1122 n. Chr. Die Herren von Eschollbrücken und ihre Burg

Im Hochmittelalter lässt sich von 1122 bis 1223 eine adlige Familie derer von Eschollbrücken urkundlich nachweisen. Am 10. Dezember 1122 verpfändet der Mainzer Erzbischof Adelbert I. dem Kloster St. Alban vor Mainz seinen Hof in Hechtsheim. In der Zeugenliste der adligen Männer (nobiles viri) kommt ein "Adelbraht de Eschelbruccin" zuvorderst vor. Der gleiche Erzbischof beurkundet am 9. April 1124 eine Güterübertragung mit gleichzeitiger Rückgabe als Lehen zu Malsburg in Nordhesssen. Ein "de Escenebruche Adelbertus" tritt dabei als Zeuge auf.
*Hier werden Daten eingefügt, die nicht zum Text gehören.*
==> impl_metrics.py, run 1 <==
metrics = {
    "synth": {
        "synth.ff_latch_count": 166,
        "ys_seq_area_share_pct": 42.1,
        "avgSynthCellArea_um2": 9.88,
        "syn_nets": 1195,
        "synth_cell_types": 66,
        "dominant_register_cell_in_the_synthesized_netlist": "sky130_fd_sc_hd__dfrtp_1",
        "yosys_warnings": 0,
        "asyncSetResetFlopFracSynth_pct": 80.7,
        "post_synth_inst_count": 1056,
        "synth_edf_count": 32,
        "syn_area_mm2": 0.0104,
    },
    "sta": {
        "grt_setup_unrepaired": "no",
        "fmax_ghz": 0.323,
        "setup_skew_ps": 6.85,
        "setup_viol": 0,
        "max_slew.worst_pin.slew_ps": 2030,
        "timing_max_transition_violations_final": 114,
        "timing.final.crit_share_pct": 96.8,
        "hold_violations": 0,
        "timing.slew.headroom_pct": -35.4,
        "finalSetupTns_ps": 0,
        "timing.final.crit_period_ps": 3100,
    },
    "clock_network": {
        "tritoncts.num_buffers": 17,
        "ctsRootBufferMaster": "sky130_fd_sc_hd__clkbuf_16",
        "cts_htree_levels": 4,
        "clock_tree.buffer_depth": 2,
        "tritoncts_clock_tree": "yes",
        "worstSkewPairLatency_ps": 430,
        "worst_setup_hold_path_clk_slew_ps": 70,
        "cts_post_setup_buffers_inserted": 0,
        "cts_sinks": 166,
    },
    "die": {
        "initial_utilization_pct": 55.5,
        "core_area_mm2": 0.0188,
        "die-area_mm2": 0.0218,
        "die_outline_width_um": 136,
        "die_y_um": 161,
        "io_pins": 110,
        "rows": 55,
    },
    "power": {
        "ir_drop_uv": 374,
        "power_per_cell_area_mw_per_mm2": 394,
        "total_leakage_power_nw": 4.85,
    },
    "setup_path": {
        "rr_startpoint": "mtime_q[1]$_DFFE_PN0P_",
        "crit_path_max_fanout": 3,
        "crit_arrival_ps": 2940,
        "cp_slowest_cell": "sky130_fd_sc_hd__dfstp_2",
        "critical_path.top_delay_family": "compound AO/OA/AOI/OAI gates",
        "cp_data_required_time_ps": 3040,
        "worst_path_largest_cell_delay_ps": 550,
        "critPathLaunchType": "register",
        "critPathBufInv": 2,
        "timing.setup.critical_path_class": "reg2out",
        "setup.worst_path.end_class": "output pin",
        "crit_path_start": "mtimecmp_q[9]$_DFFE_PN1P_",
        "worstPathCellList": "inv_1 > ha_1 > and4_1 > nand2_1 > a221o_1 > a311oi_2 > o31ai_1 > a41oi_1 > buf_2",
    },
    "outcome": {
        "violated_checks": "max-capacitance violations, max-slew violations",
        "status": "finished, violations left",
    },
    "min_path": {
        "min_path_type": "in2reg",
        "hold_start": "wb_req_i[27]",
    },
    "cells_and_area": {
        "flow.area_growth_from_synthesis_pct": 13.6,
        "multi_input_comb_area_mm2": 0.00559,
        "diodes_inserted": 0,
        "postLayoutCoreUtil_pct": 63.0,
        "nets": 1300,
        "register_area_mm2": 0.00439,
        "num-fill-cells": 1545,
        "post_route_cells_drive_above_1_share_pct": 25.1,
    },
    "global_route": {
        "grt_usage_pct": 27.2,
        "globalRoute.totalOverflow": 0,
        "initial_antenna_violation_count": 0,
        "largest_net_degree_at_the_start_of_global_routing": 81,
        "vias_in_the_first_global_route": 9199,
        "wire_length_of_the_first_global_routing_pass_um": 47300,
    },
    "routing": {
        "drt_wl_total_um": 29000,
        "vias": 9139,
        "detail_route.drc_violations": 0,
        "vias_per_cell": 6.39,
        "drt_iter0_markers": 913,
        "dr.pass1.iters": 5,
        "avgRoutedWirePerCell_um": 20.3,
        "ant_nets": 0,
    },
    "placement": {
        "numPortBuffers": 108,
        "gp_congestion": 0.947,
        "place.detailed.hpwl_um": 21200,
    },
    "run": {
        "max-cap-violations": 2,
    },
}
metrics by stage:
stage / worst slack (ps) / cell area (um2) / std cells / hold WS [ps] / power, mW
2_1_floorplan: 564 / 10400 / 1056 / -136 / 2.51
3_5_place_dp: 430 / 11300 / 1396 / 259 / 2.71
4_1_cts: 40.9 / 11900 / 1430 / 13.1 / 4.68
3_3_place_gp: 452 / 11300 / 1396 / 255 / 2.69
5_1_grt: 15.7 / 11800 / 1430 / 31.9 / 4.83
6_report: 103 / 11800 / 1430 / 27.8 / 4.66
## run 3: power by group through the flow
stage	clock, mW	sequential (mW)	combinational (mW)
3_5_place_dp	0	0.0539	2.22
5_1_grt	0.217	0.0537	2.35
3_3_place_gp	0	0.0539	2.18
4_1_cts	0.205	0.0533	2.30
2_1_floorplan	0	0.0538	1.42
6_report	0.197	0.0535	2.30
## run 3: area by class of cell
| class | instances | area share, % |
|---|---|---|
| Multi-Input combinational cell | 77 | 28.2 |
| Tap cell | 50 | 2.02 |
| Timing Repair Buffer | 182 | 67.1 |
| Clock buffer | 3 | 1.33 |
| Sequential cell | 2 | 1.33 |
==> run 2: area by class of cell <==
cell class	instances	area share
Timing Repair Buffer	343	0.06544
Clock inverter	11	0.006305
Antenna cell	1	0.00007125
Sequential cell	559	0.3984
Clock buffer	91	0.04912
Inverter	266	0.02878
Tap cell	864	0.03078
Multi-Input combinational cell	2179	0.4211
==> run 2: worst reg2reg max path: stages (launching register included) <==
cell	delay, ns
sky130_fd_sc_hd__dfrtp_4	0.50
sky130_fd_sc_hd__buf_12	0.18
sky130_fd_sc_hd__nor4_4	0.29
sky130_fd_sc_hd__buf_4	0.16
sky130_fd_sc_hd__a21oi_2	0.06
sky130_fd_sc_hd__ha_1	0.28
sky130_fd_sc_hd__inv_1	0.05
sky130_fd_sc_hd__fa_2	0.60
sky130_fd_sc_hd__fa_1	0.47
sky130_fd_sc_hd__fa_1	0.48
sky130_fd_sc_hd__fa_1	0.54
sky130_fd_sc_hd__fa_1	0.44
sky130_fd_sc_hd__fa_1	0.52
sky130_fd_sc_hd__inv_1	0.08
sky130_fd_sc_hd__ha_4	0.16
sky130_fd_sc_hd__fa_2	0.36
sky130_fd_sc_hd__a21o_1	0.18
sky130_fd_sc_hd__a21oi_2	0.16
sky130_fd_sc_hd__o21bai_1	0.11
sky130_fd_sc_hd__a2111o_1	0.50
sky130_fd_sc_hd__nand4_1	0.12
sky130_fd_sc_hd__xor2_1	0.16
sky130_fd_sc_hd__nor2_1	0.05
<file path="src/core_pkg.sv">
// RV32I word subset only; data memory index capped at 10 bits, upper address bits ignored
package core_pkg;

  localparam int DATA_W      = 32;
  localparam int REG_ADDR_W  = 5;
  localparam int DMEM_ADDR_W = 10;

  // rv32i major opcodes
  localparam logic [6:0] OP_REG   = 7'b0110011;
  localparam logic [6:0] OP_IMM   = 7'b0010011;
  localparam logic [6:0] OP_LOAD  = 7'b0000011;
  localparam logic [6:0] OP_STORE = 7'b0100011;

  localparam logic [2:0] F3_ADD   = 3'b000;
  localparam logic [2:0] F3_SLT   = 3'b010;
  localparam logic [2:0] F3_XOR   = 3'b100;
  localparam logic [2:0] F3_OR    = 3'b110;
  localparam logic [2:0] F3_AND   = 3'b111;
  localparam logic [2:0] F3_LW_SW = 3'b010;

  typedef struct packed {
    logic [6:0]            funct7;
    logic [REG_ADDR_W-1:0] rs2;
    logic [REG_ADDR_W-1:0] rs1;
    logic [2:0]            funct3;
    logic [REG_ADDR_W-1:0] rd;
    logic [6:0]            opcode;
  } r_fmt_s;

  typedef struct packed {
    logic [11:0]           imm12;
    logic [REG_ADDR_W-1:0] rs1;
    logic [2:0]            funct3;
    logic [REG_ADDR_W-1:0] rd;
    logic [6:0]            opcode;
  } i_fmt_s;

  typedef struct packed {
    logic [6:0]            imm_hi;
    logic [REG_ADDR_W-1:0] rs2;
    logic [REG_ADDR_W-1:0] rs1;
    logic [2:0]            funct3;
    logic [4:0]            imm_lo;
    logic [6:0]            opcode;
  } s_fmt_s;

  // one instruction word, three ways of reading it
  typedef union packed {
    r_fmt_s r_fmt;
    i_fmt_s i_fmt;
    s_fmt_s s_fmt;
  } instr_u;

  // add must stay zero, a cleared decode is a plain add
  typedef enum logic [2:0] {
    ALU_ADD = 3'd0,
    ALU_SUB = 3'd1,
    ALU_AND = 3'd2,
    ALU_OR  = 3'd3,
    ALU_XOR = 3'd4,
    ALU_SLT = 3'd5
  } alu_op_e;

  typedef struct packed {
    logic    reads_rs1;
    logic    reads_rs2;
    logic    writes_rd;
    logic    is_load;
    logic    is_store;
    logic    use_imm;
    alu_op_e alu_op;
  } decode_s;

  typedef struct packed {
    logic   valid;
    instr_u instr;
  } id_s;

  typedef struct packed {
    logic                  valid;
    decode_s               decode;
    logic [REG_ADDR_W-1:0] rd;
    logic [DATA_W-1:0]     imm;
    logic [DATA_W-1:0]     rs1_val;
    logic [DATA_W-1:0]     rs2_val;
    logic                  rs1_in_mem;
    logic                  rs1_in_wb;
    logic                  rs2_in_mem;
    logic                  rs2_in_wb;
  } exe_s;

  typedef struct packed {
    logic                  valid;
    logic                  writes_rd;
    logic                  is_load;
    logic [REG_ADDR_W-1:0] rd;
    logic [DATA_W-1:0]     exe_result;
  } mem_s;

  typedef struct packed {
    logic                  valid;
    logic [REG_ADDR_W-1:0] rd;
    logic [DATA_W-1:0]     data;
  } rf_write_s;

  typedef struct packed {
    logic                   w;
    logic [DMEM_ADDR_W-1:0] addr;
    logic [DATA_W-1:0]      data;
  } dmem_req_s;

endpackage
</file>
<file path="src/decode_stage.sv">
// unsupported opcodes pass on as no-ops; a load in EXE feeding ID costs one bubble
module decode_stage (
  input  logic                 clk_i,
  input  logic                 reset_i,
  input  logic                 instr_v_i,
  input  core_pkg::instr_u     instr_i,
  input  core_pkg::exe_s       exe_i,
  input  core_pkg::mem_s       mem_next_i,
  input  core_pkg::rf_write_s  wb_i,
  output logic                 instr_yumi_o,
  output core_pkg::exe_s       exe_next_o
);
  import core_pkg::*;

  id_s                   id_r, id_n;
  instr_u                ir;
  decode_s               dec;
  logic [DATA_W-1:0]     imm_i, imm_s;
  logic [DATA_W-1:0]     rf_rs1, rf_rs2;
  logic                  stall;
  logic                  mem_wr_r;
  logic [REG_ADDR_W-1:0] mem_rd_r;

  assign ir = id_r.instr;

  // load in EXE whose result ID needs now
  assign stall = id_r.valid && exe_i.valid && exe_i.decode.is_load && exe_i.rd != '0
    && ((dec.reads_rs1 && ir.r_fmt.rs1 == exe_i.rd)
      || (dec.reads_rs2 && ir.r_fmt.rs2 == exe_i.rd));

  assign instr_yumi_o = instr_v_i && !stall;

  always_comb begin
    if (stall) begin
      id_n = id_r;
    end else begin
      id_n.valid = instr_v_i;
      id_n.instr = instr_i;
    end
  end

  // shadow of the MEM destination, which sits in WB while this instruction executes
  always_ff @(posedge clk_i) begin
    id_r <= id_n;
    mem_rd_r <= mem_next_i.rd;
    if (reset_i) begin
      id_r.valid <= 1'b0;
      mem_wr_r <= 1'b0;
    end else begin
      mem_wr_r <= mem_next_i.valid && mem_next_i.writes_rd && mem_next_i.rd != '0;
    end
  end

  always_comb begin
    // no-op by default
    dec = '0;
    case (ir.r_fmt.opcode)
      OP_REG: begin
        dec.reads_rs1 = 1'b1;
        dec.reads_rs2 = 1'b1;
        dec.writes_rd = 1'b1;
        case ({ir.r_fmt.funct7, ir.r_fmt.funct3})
          {7'h00, F3_ADD}: dec.alu_op = ALU_ADD;
          {7'h20, F3_ADD}: dec.alu_op = ALU_SUB;
          {7'h00, F3_SLT}: dec.alu_op = ALU_SLT;
          {7'h00, F3_XOR}: dec.alu_op = ALU_XOR;
          {7'h00, F3_OR}:  dec.alu_op = ALU_OR;
          {7'h00, F3_AND}: dec.alu_op = ALU_AND;
          default:         dec = '0;
        endcase
      end
      OP_IMM: begin
        dec.reads_rs1 = 1'b1;
        dec.writes_rd = 1'b1;
        dec.use_imm = 1'b1;
        case (ir.i_fmt.funct3)
          F3_ADD:  dec.alu_op = ALU_ADD;
          F3_SLT:  dec.alu_op = ALU_SLT;
          F3_XOR:  dec.alu_op = ALU_XOR;
          F3_OR:   dec.alu_op = ALU_OR;
          F3_AND:  dec.alu_op = ALU_AND;
          default: dec = '0;
        endcase
      end
      OP_LOAD: begin
        if (ir.i_fmt.funct3 == F3_LW_SW) begin
          dec.reads_rs1 = 1'b1;
          dec.writes_rd = 1'b1;
          dec.is_load = 1'b1;
          dec.use_imm = 1'b1;
        end
      end
      OP_STORE: begin
        if (ir.s_fmt.funct3 == F3_LW_SW) begin
          dec.reads_rs1 = 1'b1;
          dec.reads_rs2 = 1'b1;
          dec.is_store = 1'b1;
          dec.use_imm = 1'b1;
        end
      end
      default: dec = '0;
    endcase
  end

  assign imm_i = {{(DATA_W-12){ir.i_fmt.imm12[11]}}, ir.i_fmt.imm12};
  assign imm_s = {{(DATA_W-12){ir.s_fmt.imm_hi[6]}}, ir.s_fmt.imm_hi, ir.s_fmt.imm_lo};

  regfile u_regfile (
    .clk_i      (clk_i),
    .reset_i    (reset_i),
    .write_i    (wb_i),
    .rs1_addr_i (ir.r_fmt.rs1),
    .rs2_addr_i (ir.r_fmt.rs2),
    .rs1_data_o (rf_rs1),
    .rs2_data_o (rf_rs2)
  );

  always_comb begin
    exe_next_o = '0;
    if (id_r.valid && !stall) begin
      exe_next_o.valid = 1'b1;
      exe_next_o.decode = dec;
      exe_next_o.rd = ir.r_fmt.rd;
      exe_next_o.imm = dec.is_store ? imm_s : imm_i;
      // WB writes the regfile on this same edge
      exe_next_o.rs1_val = (wb_i.valid && wb_i.rd == ir.r_fmt.rs1) ? wb_i.data : rf_rs1;
      exe_next_o.rs2_val = (wb_i.valid && wb_i.rd == ir.r_fmt.rs2) ? wb_i.data : rf_rs2;
      // load results never forward from MEM, the stall covers that case
      exe_next_o.rs1_in_mem = dec.reads_rs1 && mem_next_i.valid && mem_next_i.writes_rd
        && !mem_next_i.is_load && mem_next_i.rd != '0 && mem_next_i.rd == ir.r_fmt.rs1;
      exe_next_o.rs2_in_mem = dec.reads_rs2 && mem_next_i.valid && mem_next_i.writes_rd
        && !mem_next_i.is_load && mem_next_i.rd != '0 && mem_next_i.rd == ir.r_fmt.rs2;
      exe_next_o.rs1_in_wb = dec.reads_rs1 && mem_wr_r && mem_rd_r == ir.r_fmt.rs1;
      exe_next_o.rs2_in_wb = dec.reads_rs2 && mem_wr_r && mem_rd_r == ir.r_fmt.rs2;
    end
  end

  // the bubble empties EXE, so a load-use stall never lasts two cycles
  a_one_bubble: assert property (@(posedge clk_i) disable iff (reset_i)
    stall |=> !stall);

endmodule

</file>
<file path="src/regfile.sv">
// two async read ports, one sync write port; x0 reads as zero and ignores writes
module regfile (
  input  logic                                clk_i,
  input  logic                                reset_i,
  input  core_pkg::rf_write_s                 write_i,
  input  logic [core_pkg::REG_ADDR_W-1:0]     rs1_addr_i,
  input  logic [core_pkg::REG_ADDR_W-1:0]     rs2_addr_i,
  output logic [core_pkg::DATA_W-1:0]         rs1_data_o,
  output logic [core_pkg::DATA_W-1:0]         rs2_data_o
);
  import core_pkg::*;

  localparam int NUM_REGS = 1 << REG_ADDR_W;

  logic [DATA_W-1:0] rf [NUM_REGS];

  always_ff @(posedge clk_i) begin
    if (reset_i) begin
      for (int i = 0; i < NUM_REGS; i++) begin
        rf[i] <= '0;
      end
    end else if (write_i.valid && write_i.rd != '0) begin
      rf[write_i.rd] <= write_i.data;
    end
  end

  // x0 hardwired
  assign rs1_data_o = (rs1_addr_i == '0) ? '0 : rf[rs1_addr_i];
  assign rs2_data_o = (rs2_addr_i == '0) ? '0 : rf[rs2_addr_i];

endmodule

</file>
Am 24. Februar 1127 bestätigt Erzbischof Adelbert I., der von seinem Vorgänger Ruthard geschenkte Zehnte von den Ländereien auf dem Albansberge bei Mainz stehe dem Kloster Disibodenberg bei Staudernheim an der Nahe zu. Unter zahlreichen Vasallen ist unmittelbar hinter dem Grafen Eggebertus "Albertus de Eschilbruccun" als Zeuge aufgeführt.